A friend commented on FaceBook that she’d been asked, by her publisher, to remove references to the Olypmics from a commissioned story she is writing because they were anxious about copyright implications. She linked to the government’s pdf on Brand Protection. On page 8 a table explains that the words “Olympic, Olympian, Olympiad, Paralympic, Paralympian, Paralympiad [and] their plurals, translations and anything similar to them” (my emphasis) are protected. On the next page, we learn that “Games, Two Thousand and Twelve, Twenty-Twelve … London, medals, sponsors, summer, gold, silver, bronze” may fall into protected territory, depending on which combinations are used and context.

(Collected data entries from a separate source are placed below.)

File: src/rtl/cpu_defs.svh
`ifndef CPU_DEFS_SVH
`define CPU_DEFS_SVH

// Register file size, register 0 is hardwired to zero
`define CPU_NUM_REGS   16

// Address of the first instruction after reset
`define CPU_RESET_PC   16'h0000

// Opcode field in the instruction word
`define CPU_OPC_MSB    15
`define CPU_OPC_LSB    12

// Branch condition field
`define CPU_COND_MSB   11
`define CPU_COND_LSB   9

// Reserved opcode 3, decodes as a no-op
`define CPU_NOP_INSTR  16'h3000

`endif
File: src/rtl/cpu_pkg.sv
package cpu_pkg;

  typedef logic [15:0] word_t;    // Data and address word
  typedef logic [3:0]  reg_idx_t; // Register number
  typedef logic [2:0]  flags_t;   // {Z, V, N}
  typedef logic [2:0]  cond_t;    // Branch condition code

  // Opcodes 3 and 7 are reserved
  typedef enum logic [3:0] {
    op_add = 4'h0,
    op_sub = 4'h1,
    op_xor = 4'h2,
    op_sll = 4'h4,
    op_sra = 4'h5,
    op_ror = 4'h6,
    op_lw  = 4'h8,
    op_sw  = 4'h9,
    op_llb = 4'hA,
    op_lhb = 4'hB,
    op_b   = 4'hC,
    op_br  = 4'hD,
    op_pcs = 4'hE,
    op_hlt = 4'hF
  } opcode_t;

  // Operand source in EX
  typedef enum logic [1:0] {
    fwd_none   = 2'd0,
    fwd_ex_mem = 2'd1,
    fwd_mem_wb = 2'd2
  } fwd_sel_t;

endpackage

File: src/rtl/cpu.sv
`timescale 1ns/1ps

module cpu (
  input  logic           clk,
  input  logic           reset,
  output cpu_pkg::word_t instr_addr,
  output cpu_pkg::word_t pc,
  input  cpu_pkg::word_t instr_data,
  output cpu_pkg::word_t mem_addr,
  output cpu_pkg::word_t mem_wdata,
  output logic           mem_en,
  output logic           mem_wr,
  input  cpu_pkg::word_t mem_rdata,
  output logic           hlt
);
  import cpu_pkg::*;

  // Fetch / decode
  word_t    if_id_instr;
  word_t    if_id_pc_plus2;
  logic     take_branch;
  logic     pc_stall;
  logic     if_id_flush;
  logic     stall;

  // Register file
  reg_idx_t rd_idx_a;
  reg_idx_t rd_idx_b;
  word_t    rd_data_a;
  word_t    rd_data_b;

  // Execute
  logic     id_ex_clear;
  word_t    imm_sel;
  opcode_t  alu_op;
  fwd_sel_t fwd_a;
  fwd_sel_t fwd_b;
  logic     store_fwd;
  flags_t   flags;
  word_t    alu_result;
  word_t    store_data;

  // Writeback
  logic     wb_en;
  logic     wb_from_mem;
  reg_idx_t wb_idx;
  word_t    wb_data;

  assign instr_addr = pc;
  assign mem_addr   = alu_result;
  assign mem_wdata  = store_data;

  pipeline_control ctrl_i (
    .clk(clk), .reset(reset),
    .if_id_instr(if_id_instr), .if_id_pc_plus2(if_id_pc_plus2),
    .flags(flags),
    .rd_idx_a(rd_idx_a), .rd_idx_b(rd_idx_b),
    .take_branch(take_branch), .pc_stall(pc_stall), .if_id_flush(if_id_flush),
    .stall(stall), .id_ex_clear(id_ex_clear),
    .imm_sel(imm_sel), .alu_op(alu_op), .fwd_a(fwd_a), .fwd_b(fwd_b),
    .store_fwd(store_fwd), .mem_en(mem_en), .mem_wr(mem_wr),
    .wb_en(wb_en), .wb_from_mem(wb_from_mem), .wb_idx(wb_idx),
    .hlt(hlt)
  );

  // BR jumps to the register value, B adds imm_sel to PC+2
  fetch_unit fetch_i (
    .clk(clk), .reset(reset),
    .pc_stall(pc_stall), .if_id_flush(if_id_flush), .stall(stall),
    .take_branch(take_branch),
    .branch_base(rd_data_a), .branch_offset(imm_sel),
    .instr_data(instr_data),
    .pc(pc), .if_id_instr(if_id_instr), .if_id_pc_plus2(if_id_pc_plus2)
  );

  register_file regs_i (
    .clk(clk), .reset(reset),
    .rd_idx_a(rd_idx_a), .rd_idx_b(rd_idx_b), .wr_idx(wb_idx),
    .wr_en(wb_en), .wr_data(wb_data),
    .rd_data_a(rd_data_a), .rd_data_b(rd_data_b)
  );

  execute_unit exec_i (
    .clk(clk), .reset(reset), .stall(stall), .id_ex_clear(id_ex_clear),
    .rd_data_a(rd_data_a), .rd_data_b(rd_data_b), .imm_sel(imm_sel),
    .wb_data(wb_data), .alu_op(alu_op), .fwd_a(fwd_a), .fwd_b(fwd_b),
    .store_fwd(store_fwd),
    .flags(flags), .alu_result(alu_result), .store_data(store_data)
  );

  writeback_unit wb_i (
    .clk(clk), .reset(reset), .wb_from_mem(wb_from_mem),
    .alu_result(alu_result), .mem_rdata(mem_rdata),
    .wb_data(wb_data)
  );

endmodule

File: src/rtl/pipeline_control.sv
`timescale 1ns/1ps
`include "cpu_defs.svh"

module pipeline_control (
  input  logic              clk,
  input  logic              reset,
  input  cpu_pkg::word_t    if_id_instr,
  input  cpu_pkg::word_t    if_id_pc_plus2,
  input  cpu_pkg::flags_t   flags,
  output cpu_pkg::reg_idx_t rd_idx_a,
  output cpu_pkg::reg_idx_t rd_idx_b,
  output logic              take_branch,
  output logic              pc_stall,
  output logic              if_id_flush,
  output logic              stall,
  output logic              id_ex_clear,
  output cpu_pkg::word_t    imm_sel,
  output cpu_pkg::opcode_t  alu_op,
  output cpu_pkg::fwd_sel_t fwd_a,
  output cpu_pkg::fwd_sel_t fwd_b,
  output logic              store_fwd,
  output logic              mem_en,
  output logic              mem_wr,
  output logic              wb_en,
  output logic              wb_from_mem,
  output cpu_pkg::reg_idx_t wb_idx,
  output logic              hlt
);
  import cpu_pkg::*;

  logic [3:0] opc;
  reg_idx_t   rd, rs, rt;
  cond_t      cond;
  logic is_alu3, is_shift, is_lw, is_sw, is_llb, is_lhb, is_b, is_br, is_pcs, is_hlt;
  logic dec_wb_en, uses_a, uses_b;
  logic load_use, br_hazard, branch_stall, branch_wait_q, cond_met;
  logic     id_ex_wb_en, id_ex_from_mem, id_ex_mem_en, id_ex_mem_wr;
  reg_idx_t id_ex_dst, id_ex_src_a, id_ex_src_b;
  logic     ex_mem_wb_en, ex_mem_from_mem;
  reg_idx_t ex_mem_dst, ex_mem_src_b;

  ////////////////////////////////
  // Decode
  ////////////////////////////////
  assign opc  = if_id_instr[`CPU_OPC_MSB:`CPU_OPC_LSB];
  assign rd   = if_id_instr[11:8];
  assign rs   = if_id_instr[7:4];
  assign rt   = if_id_instr[3:0];
  assign cond = if_id_instr[`CPU_COND_MSB:`CPU_COND_LSB];

  assign is_alu3  = (opc <= 4'h2);
  assign is_shift = (opc >= 4'h4) && (opc <= 4'h6);
  assign is_lw    = (opc == op_lw);
  assign is_sw    = (opc == op_sw);
  assign is_llb   = (opc == op_llb);
  assign is_lhb   = (opc == op_lhb);
  assign is_b     = (opc == op_b);
  assign is_br    = (opc == op_br);
  assign is_pcs   = (opc == op_pcs);
  assign is_hlt   = (opc == op_hlt);

  assign rd_idx_a  = (is_llb || is_lhb) ? rd : rs; // LLB/LHB merge into rd
  assign rd_idx_b  = is_sw ? rd : rt;              // SW stores rd field
  assign dec_wb_en = is_alu3 | is_shift | is_lw | is_llb | is_lhb | is_pcs;
  assign uses_a    = is_alu3 | is_shift | is_lw | is_sw | is_llb | is_lhb;
  assign uses_b    = is_alu3;

  always_comb begin
    imm_sel = '0;
    if (is_shift) imm_sel = {12'h000, if_id_instr[3:0]};
    else if (is_lw || is_sw) imm_sel = {{11{if_id_instr[3]}}, if_id_instr[3:0], 1'b0};
    else if (is_llb || is_lhb) imm_sel = {8'h00, if_id_instr[7:0]};
    else if (is_b) imm_sel = {{6{if_id_instr[8]}}, if_id_instr[8:0], 1'b0};
    else if (is_pcs) imm_sel = if_id_pc_plus2;
  end

  ////////////////////////////////
  // Hazards and branches
  ////////////////////////////////
  assign load_use = id_ex_from_mem && (id_ex_dst != '0) &&
                    ((uses_a && id_ex_dst == rd_idx_a) || (uses_b && id_ex_dst == rd_idx_b));

  // BR target must be in the register file before it is used
  assign br_hazard = is_br && (rs != '0) &&
                     ((id_ex_wb_en && id_ex_dst == rs) || (ex_mem_wb_en && ex_mem_dst == rs));

  assign branch_stall = (is_b || is_br) && (!branch_wait_q || br_hazard);

  always_comb begin
    case (cond)
      3'd0:    cond_met = !flags[2];
      3'd1:    cond_met = flags[2];
      3'd2:    cond_met = !flags[2] && !flags[0];
      3'd3:    cond_met = flags[0];
      3'd4:    cond_met = flags[2] || !flags[0];
      3'd5:    cond_met = flags[0] || flags[2];
      3'd6:    cond_met = flags[1];
      default: cond_met = 1'b1;
    endcase
  end

  assign stall       = !hlt && (load_use || branch_stall);
  assign pc_stall    = stall || hlt;
  assign take_branch = !hlt && (is_b || is_br) && !branch_stall && cond_met;
  assign if_id_flush = take_branch;       // Drop the fall-through
  assign id_ex_clear = hlt || is_hlt;

  always_ff @(posedge clk) begin
    if (reset) begin
      branch_wait_q <= 1'b0;
      hlt           <= 1'b0;
    end else begin
      branch_wait_q <= stall && branch_stall;
      if (is_hlt) hlt <= 1'b1; // Sticky until reset
    end
  end

  ////////////////////////////////
  // Pipelined control bits
  ////////////////////////////////
  always_ff @(posedge clk) begin
    if (reset || stall || id_ex_clear) begin
      id_ex_wb_en <= 1'b0;
      id_ex_from_mem <= 1'b0;
      id_ex_mem_en <= 1'b0;
      id_ex_mem_wr <= 1'b0;
      id_ex_dst <= '0;
      id_ex_src_a <= '0;
      id_ex_src_b <= '0;
      alu_op <= op_b;                     // No ALU or flag effect
    end else begin
      id_ex_wb_en <= dec_wb_en;
      id_ex_from_mem <= is_lw;
      id_ex_mem_en <= is_lw | is_sw;
      id_ex_mem_wr <= is_sw;
      id_ex_dst <= rd;
      id_ex_src_a <= rd_idx_a;
      id_ex_src_b <= rd_idx_b;
      alu_op <= (is_alu3 || is_shift || is_lw || is_sw || is_llb || is_lhb || is_pcs) ?
                opcode_t'(opc) : op_b;
    end
  end

  always_ff @(posedge clk) begin
    if (reset) begin
      ex_mem_wb_en <= 1'b0;
      ex_mem_from_mem <= 1'b0;
      mem_en <= 1'b0;
      mem_wr <= 1'b0;
      ex_mem_dst <= '0;
      ex_mem_src_b <= '0;
      wb_en <= 1'b0;
      wb_from_mem <= 1'b0;
      wb_idx <= '0;
    end else begin
      ex_mem_wb_en <= id_ex_wb_en;
      ex_mem_from_mem <= id_ex_from_mem;
      mem_en <= id_ex_mem_en;
      mem_wr <= id_ex_mem_wr;
      ex_mem_dst <= id_ex_dst;
      ex_mem_src_b <= id_ex_src_b;
      wb_en <= ex_mem_wb_en;
      wb_from_mem <= ex_mem_from_mem;
      wb_idx <= ex_mem_dst;
    end
  end

  // Forwarding, load data in EX/MEM is not ready yet
  always_comb begin
    fwd_a = fwd_none;
    fwd_b = fwd_none;
    if (ex_mem_wb_en && !ex_mem_from_mem && ex_mem_dst != '0 && ex_mem_dst == id_ex_src_a)
      fwd_a = fwd_ex_mem;
    else if (wb_en && wb_idx != '0 && wb_idx == id_ex_src_a)
      fwd_a = fwd_mem_wb;
    if (ex_mem_wb_en && !ex_mem_from_mem && ex_mem_dst != '0 && ex_mem_dst == id_ex_src_b)
      fwd_b = fwd_ex_mem;
    else if (wb_en && wb_idx != '0 && wb_idx == id_ex_src_b)
      fwd_b = fwd_mem_wb;
  end

  assign store_fwd = mem_wr && wb_en && (wb_idx != '0) && (wb_idx == ex_mem_src_b);

endmodule

File: src/rtl/writeback_unit.sv
`timescale 1ns/1ps

module writeback_unit (
  input  logic           clk,
  input  logic           reset,
  input  logic           wb_from_mem,
  input  cpu_pkg::word_t alu_result,
  input  cpu_pkg::word_t mem_rdata,
  output cpu_pkg::word_t wb_data
);
  import cpu_pkg::*;

  word_t load_q;
  word_t alu_q;

  // MEM/WB data
  always_ff @(posedge clk) begin
    if (reset) begin
      load_q <= '0;
      alu_q  <= '0;
    end else begin
      load_q <= mem_rdata;
      alu_q  <= alu_result;
    end
  end

  assign wb_data = wb_from_mem ? load_q : alu_q; // Load data or ALU result

endmodule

It all sounds a bit draconian. The aim is to have a cast iron set of legislation with which to whack tat-peddlers, ticket touts, bandwagon jumpers and so on – and hurrah for that; but it’s also broad scope catch-all, alarmingly vague in nature. It gives examples of some ads and such like that would be ok and some that would not. The line is not always entirely clear. It then unhelpfully says they’ll be too busy to answer individual queries regarding these matters.
However, the main key seems to be that profiting from the games is to be left to sponsors. Forums discussing the games are probably ok, unless they claim official links to any involved parties. Websites are ok, as long as they aren’t claiming official status or links.

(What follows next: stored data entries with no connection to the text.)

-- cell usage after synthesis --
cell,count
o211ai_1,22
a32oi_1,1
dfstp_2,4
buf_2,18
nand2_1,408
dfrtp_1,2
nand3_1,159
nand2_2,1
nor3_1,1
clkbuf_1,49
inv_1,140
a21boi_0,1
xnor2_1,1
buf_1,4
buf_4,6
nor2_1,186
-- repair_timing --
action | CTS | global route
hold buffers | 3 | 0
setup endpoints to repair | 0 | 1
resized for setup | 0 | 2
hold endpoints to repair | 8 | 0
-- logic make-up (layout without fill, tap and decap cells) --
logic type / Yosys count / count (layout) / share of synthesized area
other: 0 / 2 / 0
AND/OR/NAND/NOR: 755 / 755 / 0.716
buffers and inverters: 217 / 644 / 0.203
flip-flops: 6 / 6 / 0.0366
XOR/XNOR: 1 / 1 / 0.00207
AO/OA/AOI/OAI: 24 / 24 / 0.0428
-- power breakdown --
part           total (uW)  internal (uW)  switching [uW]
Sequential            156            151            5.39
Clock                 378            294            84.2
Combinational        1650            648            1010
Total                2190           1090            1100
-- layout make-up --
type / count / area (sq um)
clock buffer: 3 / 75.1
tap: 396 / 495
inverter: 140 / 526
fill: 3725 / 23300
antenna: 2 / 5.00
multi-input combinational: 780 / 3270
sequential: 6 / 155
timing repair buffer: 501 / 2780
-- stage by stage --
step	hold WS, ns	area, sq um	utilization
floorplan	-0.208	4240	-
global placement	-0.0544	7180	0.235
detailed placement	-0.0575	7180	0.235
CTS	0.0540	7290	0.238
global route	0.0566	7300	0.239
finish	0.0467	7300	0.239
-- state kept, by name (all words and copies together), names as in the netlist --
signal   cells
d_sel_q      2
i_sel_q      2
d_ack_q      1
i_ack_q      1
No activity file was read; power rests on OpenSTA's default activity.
==> src/krz_settings.svh <==
// Address width, region selects, memory depth and system register offsets
`ifndef KRZ_SETTINGS_SVH
`define KRZ_SETTINGS_SVH

// Byte address width seen by both ports
`define KRZ_ADDR_W 24

// Words per data memory; upper index bits alias inside a region
`define KRZ_MEM_WORDS 1024

// ====================
// Region select values for address bits 23 to 16
// ====================
`define KRZ_MEM0_BASE 8'h00
`define KRZ_MEM1_BASE 8'h01
`define KRZ_SYS_BASE 8'h80

// ====================
// System register word offsets
// ====================
`define KRZ_SYS_LEDR 6'd0
`define KRZ_SYS_LEDG 6'd1

`endif

==> src/krz_map_pkg.sv <==
// Address map types: target region and system register select
`default_nettype none

`include "krz_settings.svh"

package krz_map_pkg;

    // Target of a decoded address
    typedef enum logic [1:0] {
        REG_MEM0,
        REG_MEM1,
        REG_SYS,
        REG_NONE
    } region_e;

    // System register, from address bits 7 to 2
    typedef enum logic [5:0] {
        SYS_LEDR = `KRZ_SYS_LEDR,
        SYS_LEDG = `KRZ_SYS_LEDG
    } sys_reg_e;

endpackage

`default_nettype wire

==> src/krz_bus_pkg.sv <==
// Bus transaction types: port request and response, bank command, port state
`default_nettype none

`include "krz_settings.svh"

package krz_bus_pkg;
    import krz_map_pkg::*;

    // Word index width, byte offset dropped
    localparam int WIDX_W = `KRZ_ADDR_W - 2;

    // One port's pending access after decode
    typedef struct packed {
        logic              valid;
        region_e           region;
        logic [WIDX_W-1:0] idx;
        logic              wr_en;
        logic [3:0]        wr_mask;
        logic [31:0]       wr_data;
    } port_req_t;

    typedef struct packed {
        logic        ack;
        logic [31:0] rd_data;
    } port_rsp_t;

    // Command seen by one target
    typedef struct packed {
        logic              en;
        logic              wr_en;
        logic [3:0]        wr_mask;
        logic [WIDX_W-1:0] idx;
        logic [31:0]       wr_data;
    } bank_cmd_t;

    typedef enum logic {
        PS_IDLE,
        PS_ACKED
    } port_state_e;

endpackage

`default_nettype wire

==> src/krz_sysctrl.sv <==
// System block: LED registers, readback and active-low LED pins
`timescale 1ns/1ps
`default_nettype none

module krz_sysctrl (
    input  logic                   clk,
    input  logic                   RSTN,
    input  krz_bus_pkg::bank_cmd_t cmd_i,
    output logic [31:0]            rd_data_o,
    output logic                   ledr_o,
    output logic                   ledg_o
);
    import krz_map_pkg::*;

    sys_reg_e sel;
    logic     ledr_q;
    logic     ledg_q;

    // Word offset within the region, address bits 7 to 2
    assign sel = sys_reg_e'(cmd_i.idx[5:0]);

    always_ff @(posedge clk or negedge RSTN) begin
        if (!RSTN) begin
            ledr_q <= 1'b0;
            ledg_q <= 1'b0;
        end else if (cmd_i.en && cmd_i.wr_en) begin
            case (sel)
                SYS_LEDR: ledr_q <= cmd_i.wr_data[0];
                SYS_LEDG: ledg_q <= cmd_i.wr_data[0];
                default:  ;
            endcase
        end
    end

    always_ff @(posedge clk) begin
        if (cmd_i.en) begin
            case (sel)
                SYS_LEDR: rd_data_o <= {31'b0, ledr_q};
                SYS_LEDG: rd_data_o <= {31'b0, ledg_q};
                default:  rd_data_o <= 32'h0;
            endcase
        end
    end

    // Board LEDs light on a low pin
    assign ledr_o = ~ledr_q;
    assign ledg_o = ~ledg_q;

endmodule

`default_nettype wire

On that basis, and stating quite clearly I will not be making a profit out of this poem (if only! – on any poems), here’s my ten minute take on the copyrighting of words that have been around for ages …
Supporting our superlative sponsors
is what Britain aspires to this year;
we’ll keep on track – it
means they’ll make a packet
flogging sweat-shop-produced souvenirs.
Our copyright legislation’s Byzantium –
you can still mention them; but the Greeks,
Olympic spirit or runner,
will have you hauled up by the beaks.
Next year Brit gov plc’s lovely lawyers
will be monetising more ways to sue –
We’ll copyright “God”
then send out a squad
and invoke him for eternal revenue.
(btw, the above is (c) Myfanwy Fox, 2012)
Note: “Beak” is a slang term for magistrate.